Required action>
Go through the entries below and tally each line holding the string "asynchronous". Return the number only.

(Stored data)
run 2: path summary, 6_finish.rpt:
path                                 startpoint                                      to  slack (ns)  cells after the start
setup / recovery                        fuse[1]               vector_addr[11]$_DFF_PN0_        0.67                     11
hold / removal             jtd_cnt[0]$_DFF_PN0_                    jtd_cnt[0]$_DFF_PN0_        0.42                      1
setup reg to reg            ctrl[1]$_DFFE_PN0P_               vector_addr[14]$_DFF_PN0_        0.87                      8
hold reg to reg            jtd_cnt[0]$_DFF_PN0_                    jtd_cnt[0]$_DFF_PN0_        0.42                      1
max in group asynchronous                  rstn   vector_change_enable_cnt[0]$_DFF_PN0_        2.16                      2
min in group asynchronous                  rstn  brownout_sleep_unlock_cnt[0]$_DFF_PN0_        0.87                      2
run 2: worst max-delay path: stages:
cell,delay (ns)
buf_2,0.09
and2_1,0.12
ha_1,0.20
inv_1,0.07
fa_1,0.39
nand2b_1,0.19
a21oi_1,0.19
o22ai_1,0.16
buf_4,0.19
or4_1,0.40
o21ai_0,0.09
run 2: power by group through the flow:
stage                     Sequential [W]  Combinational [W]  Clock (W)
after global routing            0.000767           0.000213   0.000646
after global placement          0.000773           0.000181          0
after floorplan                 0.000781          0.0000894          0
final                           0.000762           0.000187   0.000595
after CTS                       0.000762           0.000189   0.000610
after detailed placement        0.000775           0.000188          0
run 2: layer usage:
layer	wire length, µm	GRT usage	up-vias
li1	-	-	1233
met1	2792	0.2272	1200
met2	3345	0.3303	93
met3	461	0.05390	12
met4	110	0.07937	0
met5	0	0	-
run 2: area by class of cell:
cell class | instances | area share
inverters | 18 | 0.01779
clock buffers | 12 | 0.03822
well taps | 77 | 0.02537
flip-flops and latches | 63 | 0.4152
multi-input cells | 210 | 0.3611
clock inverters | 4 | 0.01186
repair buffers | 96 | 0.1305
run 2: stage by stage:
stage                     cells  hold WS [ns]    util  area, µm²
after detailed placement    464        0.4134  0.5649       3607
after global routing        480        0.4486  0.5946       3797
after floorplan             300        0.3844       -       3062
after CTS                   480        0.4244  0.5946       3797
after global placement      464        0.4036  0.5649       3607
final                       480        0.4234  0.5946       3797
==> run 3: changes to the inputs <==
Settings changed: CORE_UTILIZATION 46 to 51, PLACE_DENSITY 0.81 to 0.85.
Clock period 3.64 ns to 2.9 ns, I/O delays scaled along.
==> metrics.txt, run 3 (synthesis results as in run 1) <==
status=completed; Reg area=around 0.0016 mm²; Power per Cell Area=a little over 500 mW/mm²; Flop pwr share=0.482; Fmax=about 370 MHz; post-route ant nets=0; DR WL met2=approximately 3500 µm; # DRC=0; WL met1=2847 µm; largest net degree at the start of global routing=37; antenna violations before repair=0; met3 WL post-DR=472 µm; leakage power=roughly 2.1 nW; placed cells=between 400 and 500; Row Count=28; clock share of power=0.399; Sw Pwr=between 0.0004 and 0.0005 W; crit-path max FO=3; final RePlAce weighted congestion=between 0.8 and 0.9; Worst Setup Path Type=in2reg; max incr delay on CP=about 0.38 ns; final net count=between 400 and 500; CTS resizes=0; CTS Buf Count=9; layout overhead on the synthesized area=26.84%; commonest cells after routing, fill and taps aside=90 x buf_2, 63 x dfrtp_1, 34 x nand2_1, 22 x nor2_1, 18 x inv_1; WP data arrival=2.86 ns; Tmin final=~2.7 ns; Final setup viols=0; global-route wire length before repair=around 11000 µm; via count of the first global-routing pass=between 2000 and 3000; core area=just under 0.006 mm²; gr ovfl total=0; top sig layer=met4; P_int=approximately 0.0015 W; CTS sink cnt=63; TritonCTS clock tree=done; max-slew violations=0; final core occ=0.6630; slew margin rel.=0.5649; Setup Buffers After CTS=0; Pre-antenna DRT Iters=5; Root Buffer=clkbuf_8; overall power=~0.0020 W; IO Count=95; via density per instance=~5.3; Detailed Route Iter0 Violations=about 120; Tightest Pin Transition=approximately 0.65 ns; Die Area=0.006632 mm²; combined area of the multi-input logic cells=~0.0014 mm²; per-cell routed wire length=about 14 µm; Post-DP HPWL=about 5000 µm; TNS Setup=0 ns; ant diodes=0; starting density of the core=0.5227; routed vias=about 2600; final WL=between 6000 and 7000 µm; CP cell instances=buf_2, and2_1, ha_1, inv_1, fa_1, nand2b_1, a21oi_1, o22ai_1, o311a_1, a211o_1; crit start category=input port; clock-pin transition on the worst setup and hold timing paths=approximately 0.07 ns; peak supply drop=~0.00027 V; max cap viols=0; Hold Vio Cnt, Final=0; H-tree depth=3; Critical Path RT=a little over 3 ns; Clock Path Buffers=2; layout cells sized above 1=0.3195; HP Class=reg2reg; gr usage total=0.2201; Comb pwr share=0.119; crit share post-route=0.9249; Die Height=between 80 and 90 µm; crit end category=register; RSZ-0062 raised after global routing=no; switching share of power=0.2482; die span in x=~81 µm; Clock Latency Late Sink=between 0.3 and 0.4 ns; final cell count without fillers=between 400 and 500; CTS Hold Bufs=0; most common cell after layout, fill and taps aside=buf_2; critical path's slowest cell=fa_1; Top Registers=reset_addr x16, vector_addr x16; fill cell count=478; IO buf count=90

Result>
2